The man struggled to learn to read and write, was expelled from high school and joined a gang.

When he was 18 he brutally sexually assaulted his 31-year-old cousin after a night of drinking, and repeatedly hit her with a beer bottle, punched her in the face and threatened to kill her with a carving knife when she resisted.

"She told me to stop and I didn't, so I kept on hitting her and hitting her and forced her to have sex with me," he told police after he was arrested, according to court documents.

He was released from custody while awaiting trial but was arrested again months later after sexually assaulting his seven-year-old cousin while he was babysitting her.

He pleaded guilty to sexual assault in both cases and a pre-sentence report suggested he "knew in each instance that his behaviour was wrong but each offence was planned and purposeful."

His sentence of eight years was extended by another 18 months after being convicted of two assaults against female jail guards.

In November 2004, he was released from custody in Toronto with a warning to his parole office that he was "an untreated sex offender who has anger and violence management issues."

Within months he was arrested again after attacking and raping a prostitute and another former sex-trade worker within a span of about a week.

He admitted he'd carried a cord with him for six months before the attacks, in case he had an opportunity to choke and rape a woman.

He pleaded guilty to two counts of aggravated sexual assault and two counts of choking and was sentenced by Superior Court Justice Frances Kiteley to 10 years in custody, after time served was factored in.

Despite expert testimony that he was still a very high risk to reoffend and would likely mount another violent and sexual attack upon release, Kiteley did not declare him a dangerous offender, and instead gave him long-term offender status.

A long-term offender can face up to 10 years of supervision in the community after being released, while a dangerous offender can be jailed indefinitely until a parole review determines they've been rehabilitated.

Kiteley ruled that the man had shown some signs of improvement in jail.

In 2003, about a year before being released from prison for the attacks on his cousins, he agreed to take medication that reduced his sex drive and took it for about six months. But he stopped after complaining of weakness, fatigue and lethargy and because the drug was causing him to grow breasts.

Court heard he is willing to take the drug again since becoming aware of breast-reduction surgery and other medications that would also help treat his impulsive behaviours.
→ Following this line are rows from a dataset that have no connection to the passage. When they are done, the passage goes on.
===== src/design/pcirq_defs.vh =====
/*
 contents: offsets, field positions, reset values and widths for the
 port c pending-request block.
 assumes: included by bare name from the design files under design/.
*/
`ifndef PCIRQ_DEFS_VH
`define PCIRQ_DEFS_VH

// ===================================================================
// register index and byte addresses (apb, one aligned word each)
// the pending register is word index FC6: its byte address is four times it
`define PCIRQ_IDX_PENDING 12'hFC6
`define PCIRQ_ADDR_PENDING {`PCIRQ_IDX_PENDING, 2'h0}
`define PCIRQ_ADDR_CONTROL 14'h0FC8
`define PCIRQ_ADDR_MASK 14'h0FCC
`define PCIRQ_ADDR_STATUS 14'h0FD0

// ===================================================================
// field layout
`define PCIRQ_PIN_COUNT 4
`define PCIRQ_REG_WIDTH 8
`define PCIRQ_CTRL_GIE 0
`define PCIRQ_STAT_REQ 0
`define PCIRQ_STAT_VEC 1

// ===================================================================
// reset values
`define PCIRQ_RST_PENDING 8'h00
`define PCIRQ_RST_CONTROL 8'h00
`define PCIRQ_RST_MASK 8'h00
`define PCIRQ_RST_STATUS 8'h00

`endif


===== src/design/port_c_request_register.v =====
/*
 contents: port c pending-request register with apb slave, global
 enable, vectored request output and a sticky status interrupt.
 assumes: apb master on pclk; port c request pins are asynchronous.
*/
// Decided for this implementation: register access over APB.
// Functional notes
// RULE_01: request from source sets its pending bit
// RULE_02: global enable forwards pending requests to core
// RULE_03: pending bits stay readable while disabled
// RULE_04: bits 0-3 pins, 7-4 reserved, reset zero
// RULE_05: bit reads one while pin request waits
// RULE_06: software clears serviced request by writing zero
`timescale 1ns/1ps
`include "pcirq_defs.vh"

module port_c_request_register #(
   parameter pins = `PCIRQ_PIN_COUNT
)
(
   input wire pclk,
   input wire presetn,
   input wire ce,
   input wire psel,
   input wire penable,
   input wire pwrite,
   input wire [13:0] paddr,
   input wire [31:0] pwdata,
   output reg [31:0] prdata,
   output reg pready,
   output reg pslverr,
   input wire [pins-1:0] port_c_pin_request,
   output reg vectored_request,
   output reg [pins-1:0] vectored_pins,
   output reg irq
);

   // ===================================================================
   // pin edge capture
   wire [pins-1:0] req_rise;

   pin_request_sync #(
      .width(pins)
   ) u_sync (
      .pclk(pclk),
      .presetn(presetn),
      .ce(ce),
      .pin(port_c_pin_request),
      .rise(req_rise)
   );

   // ===================================================================
   // registers and their next values
   reg [pins-1:0] port_c_pin_pending;
   reg global_enable;
   reg [1:0] status;
   reg [1:0] mask;
   reg [1:0] bus_state;
   wire [pins-1:0] next_pending;
   reg next_global_enable;
   reg [1:0] next_status;
   reg [1:0] next_mask;
   reg [1:0] next_bus_state;
   reg next_pready;
   reg next_pslverr;
   reg [31:0] next_prdata;
   reg next_vectored_request;
   reg [pins-1:0] next_vectored_pins;
   reg next_irq;

   // ===================================================================
   // constants
   localparam [7:0] rst_pending = `PCIRQ_RST_PENDING;
   localparam [7:0] rst_control = `PCIRQ_RST_CONTROL;
   localparam [7:0] rst_mask = `PCIRQ_RST_MASK;
   localparam [7:0] rst_status = `PCIRQ_RST_STATUS;
   localparam [13:0] addr_pending = `PCIRQ_ADDR_PENDING;
   localparam [13:0] addr_control = `PCIRQ_ADDR_CONTROL;
   localparam [13:0] addr_mask = `PCIRQ_ADDR_MASK;
   localparam [13:0] addr_status = `PCIRQ_ADDR_STATUS;
   localparam [1:0] bus_idle = 2'h0;
   localparam [1:0] bus_reply = 2'h1;

   // ===================================================================
   // apb handshake: one wait state
   // the access edge loads read data and raises pready; the next edge,
   // with pready high, completes the transfer and commits any write
   always @*
   begin
      next_bus_state = bus_state;
      case (bus_state)
         bus_idle:
         begin
            if (psel && penable)
            begin
               next_bus_state = bus_reply;
            end
         end
         bus_reply:
         begin
            next_bus_state = bus_idle;
         end
         default:
         begin
            next_bus_state = bus_idle;
         end
      endcase
   end

   wire access = psel & penable & ce & (bus_state == bus_idle);
   wire complete = psel & penable & ce & (bus_state == bus_reply);
   wire wr = complete & pwrite;
   wire rd = access & ~pwrite;
   wire hit_pend = (paddr == addr_pending);
   wire hit_ctrl = (paddr == addr_control);
   wire hit_mask = (paddr == addr_mask);
   wire hit_stat = (paddr == addr_status);
   wire hit_any = hit_pend | hit_ctrl | hit_mask | hit_stat;
   wire wr_pend = wr & hit_pend;
   wire wr_ctrl = wr & hit_ctrl;
   wire wr_mask = wr & hit_mask;
   wire rd_stat = rd & hit_stat;

   always @*
   begin
      next_pready = 1'h0;
      next_pslverr = 1'h0;
      if (next_bus_state == bus_reply)
      begin
         next_pready = 1'h1;
         next_pslverr = ~hit_any;
      end
   end

   // ===================================================================
   // pending bits: a request edge wins over a clear in the same cycle,
   // so a request arriving while software clears is never lost
   genvar i;
   generate
      for (i = 0; i < pins; i = i + 1)
      begin : g_pend
         wire held;
         assign held = wr_pend ? pwdata[i] : port_c_pin_pending[i];
         assign next_pending[i] = req_rise[i] | held; // [RULE_01]
      end
   endgenerate

   // ===================================================================
   // control and mask
   always @*
   begin
      next_global_enable = global_enable;
      if (wr_ctrl)
      begin
         next_global_enable = pwdata[`PCIRQ_CTRL_GIE];
      end
   end

   always @*
   begin
      next_mask = mask;
      if (wr_mask)
      begin
         next_mask = pwdata[1:0];
      end
   end

   // ===================================================================
   // status events: a request edge, and forwarding newly raised
   wire ev_req = |req_rise;
   wire ev_vec = global_enable & |next_pending & ~vectored_request;

   always @*
   begin
      next_status = status;
      if (rd_stat)
      begin
         next_status = 2'h0;
      end
      // set wins over the read clear
      if (ev_req)
      begin
         next_status[`PCIRQ_STAT_REQ] = 1'h1;
      end
      if (ev_vec)
      begin
         next_status[`PCIRQ_STAT_VEC] = 1'h1;
      end
   end

   always @*
   begin
      next_irq = |(next_status & mask);
   end

   // ===================================================================
   // forwarding to the core
   // disabled: nothing is forwarded and software polls instead
   always @*
   begin
      next_vectored_request = 1'h0;
      next_vectored_pins = {pins{1'h0}};
      if (global_enable)
      begin
         next_vectored_request = |next_pending; // [RULE_02]
         next_vectored_pins = next_pending;
      end
   end

   // ===================================================================
   // read mux: reserved bits and unmapped addresses read zero
   always @*
   begin
      next_prdata = 32'h00000000; // [RULE_04]
      if (rd)
      begin
         if (hit_pend)
         begin
            next_prdata[pins-1:0] = port_c_pin_pending; // [RULE_03] [RULE_05]
         end
         if (hit_ctrl)
         begin
            next_prdata[`PCIRQ_CTRL_GIE] = global_enable;
         end
         if (hit_mask)
         begin
            next_prdata[1:0] = mask;
         end
         if (hit_stat)
         begin
            next_prdata[1:0] = status;
         end
      end
   end

   // ===================================================================
   // state: every flop holds while ce is low
   always @(posedge pclk or negedge presetn)
   begin
      if (!presetn)
      begin
         port_c_pin_pending <= rst_pending[pins-1:0]; // [RULE_04]
      end
      else if (ce)
      begin
         port_c_pin_pending <= next_pending;
      end
   end

   always @(posedge pclk or negedge presetn)
   begin
      if (!presetn)
      begin
         global_enable <= rst_control[`PCIRQ_CTRL_GIE];
      end
      else if (ce)
      begin
         global_enable <= next_global_enable;
      end
   end

   always @(posedge pclk or negedge presetn)
   begin
      if (!presetn)
      begin
         mask <= rst_mask[1:0];
      end
      else if (ce)
      begin
         mask <= next_mask;
      end
   end

   always @(posedge pclk or negedge presetn)
   begin
      if (!presetn)
      begin
         status <= rst_status[1:0];
      end
      else if (ce)
      begin
         status <= next_status;
      end
   end

   always @(posedge pclk or negedge presetn)
   begin
      if (!presetn)
      begin
         bus_state <= bus_idle;
      end
      else if (ce)
      begin
         bus_state <= next_bus_state;
      end
   end

   // ===================================================================
   // outputs, each straight from a flop
   always @(posedge pclk or negedge presetn)
   begin
      if (!presetn)
      begin
         prdata <= 32'h00000000;
         pready <= 1'h0;
         pslverr <= 1'h0;
         vectored_request <= 1'h0;
         vectored_pins <= {pins{1'h0}};
         irq <= 1'h0;
      end
      else if (ce)
      begin
         prdata <= next_prdata;
         pready <= next_pready;
         pslverr <= next_pslverr;
         vectored_request <= next_vectored_request;
         vectored_pins <= next_vectored_pins;
         irq <= next_irq;
      end
   end

endmodule // port_c_request_register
It was also suggested that his risk of reoffending would decrease because of "burn-out theory," evidence that suggests male production of testosterone decreases significantly starting at age 45 leading to lower sex drive.
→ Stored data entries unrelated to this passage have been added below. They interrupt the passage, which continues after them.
`config.mk`:
```
export PLATFORM = sky130hd
export DESIGN_NAME = tcp_top
export DESIGN_NICKNAME = d
export VERILOG_FILES = /design/src/core/tcp_pkg.sv /design/src/core/tcp_chan_out.sv /design/src/core/tcp_top.sv
export VERILOG_INCLUDE_DIRS = /design/src /design/src/core
export SDC_FILE = /design/constraint.sdc
export NUM_CORES = 1
export LEC_CHECK = 0
export ABC_AREA = 1
export BUFFER_PORTS_ARGS = -buffer_cell sky130_fd_sc_hd__buf_4
export CAP_MARGIN = 20
export CORE_MARGIN = 2
export CORE_UTILIZATION = 55
export DETAILED_ROUTE_END_ITERATION = 10
export GPL_TIMING_DRIVEN = 0
export MAX_ROUTING_LAYER = met4
export PLACE_DENSITY = 0.88
export SLEW_MARGIN = 10
export SYNTH_ARGS = -nofsm -noshare
export SYNTH_HDL_FRONTEND = slang
export SYNTH_SLANG_ARGS = --single-unit
export TNS_END_PERCENT = 30
```
`constraint.sdc`:
```
create_clock -name i_clock -period 2.2 [get_ports i_clock]
set_input_delay 0.11 -clock i_clock [delete_from_list [all_inputs] [get_ports i_clock]]
set_output_delay 0.11 -clock i_clock [all_outputs]
set_load 0.1 [all_outputs]
```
And Kiteley said he would not receive any treatment if declared a dangerous offender, since limited Correctional Service Canada resources are dedicated to prisoners who have a release date set and virtually no attention is given to those sentenced indefinitely.

"There is evidence that (he) can be meaningfully treated within a definite period of time. There is evidence that the resources needed to supervise him in the community are available," she wrote in her decision.

Kiteley said she also considered Supreme Court precedents dictating that sentencing cases involving aboriginals must be approached differently. She noted that case law suggests a sentence must consider the factors that have led to aboriginals being over-represented in jails.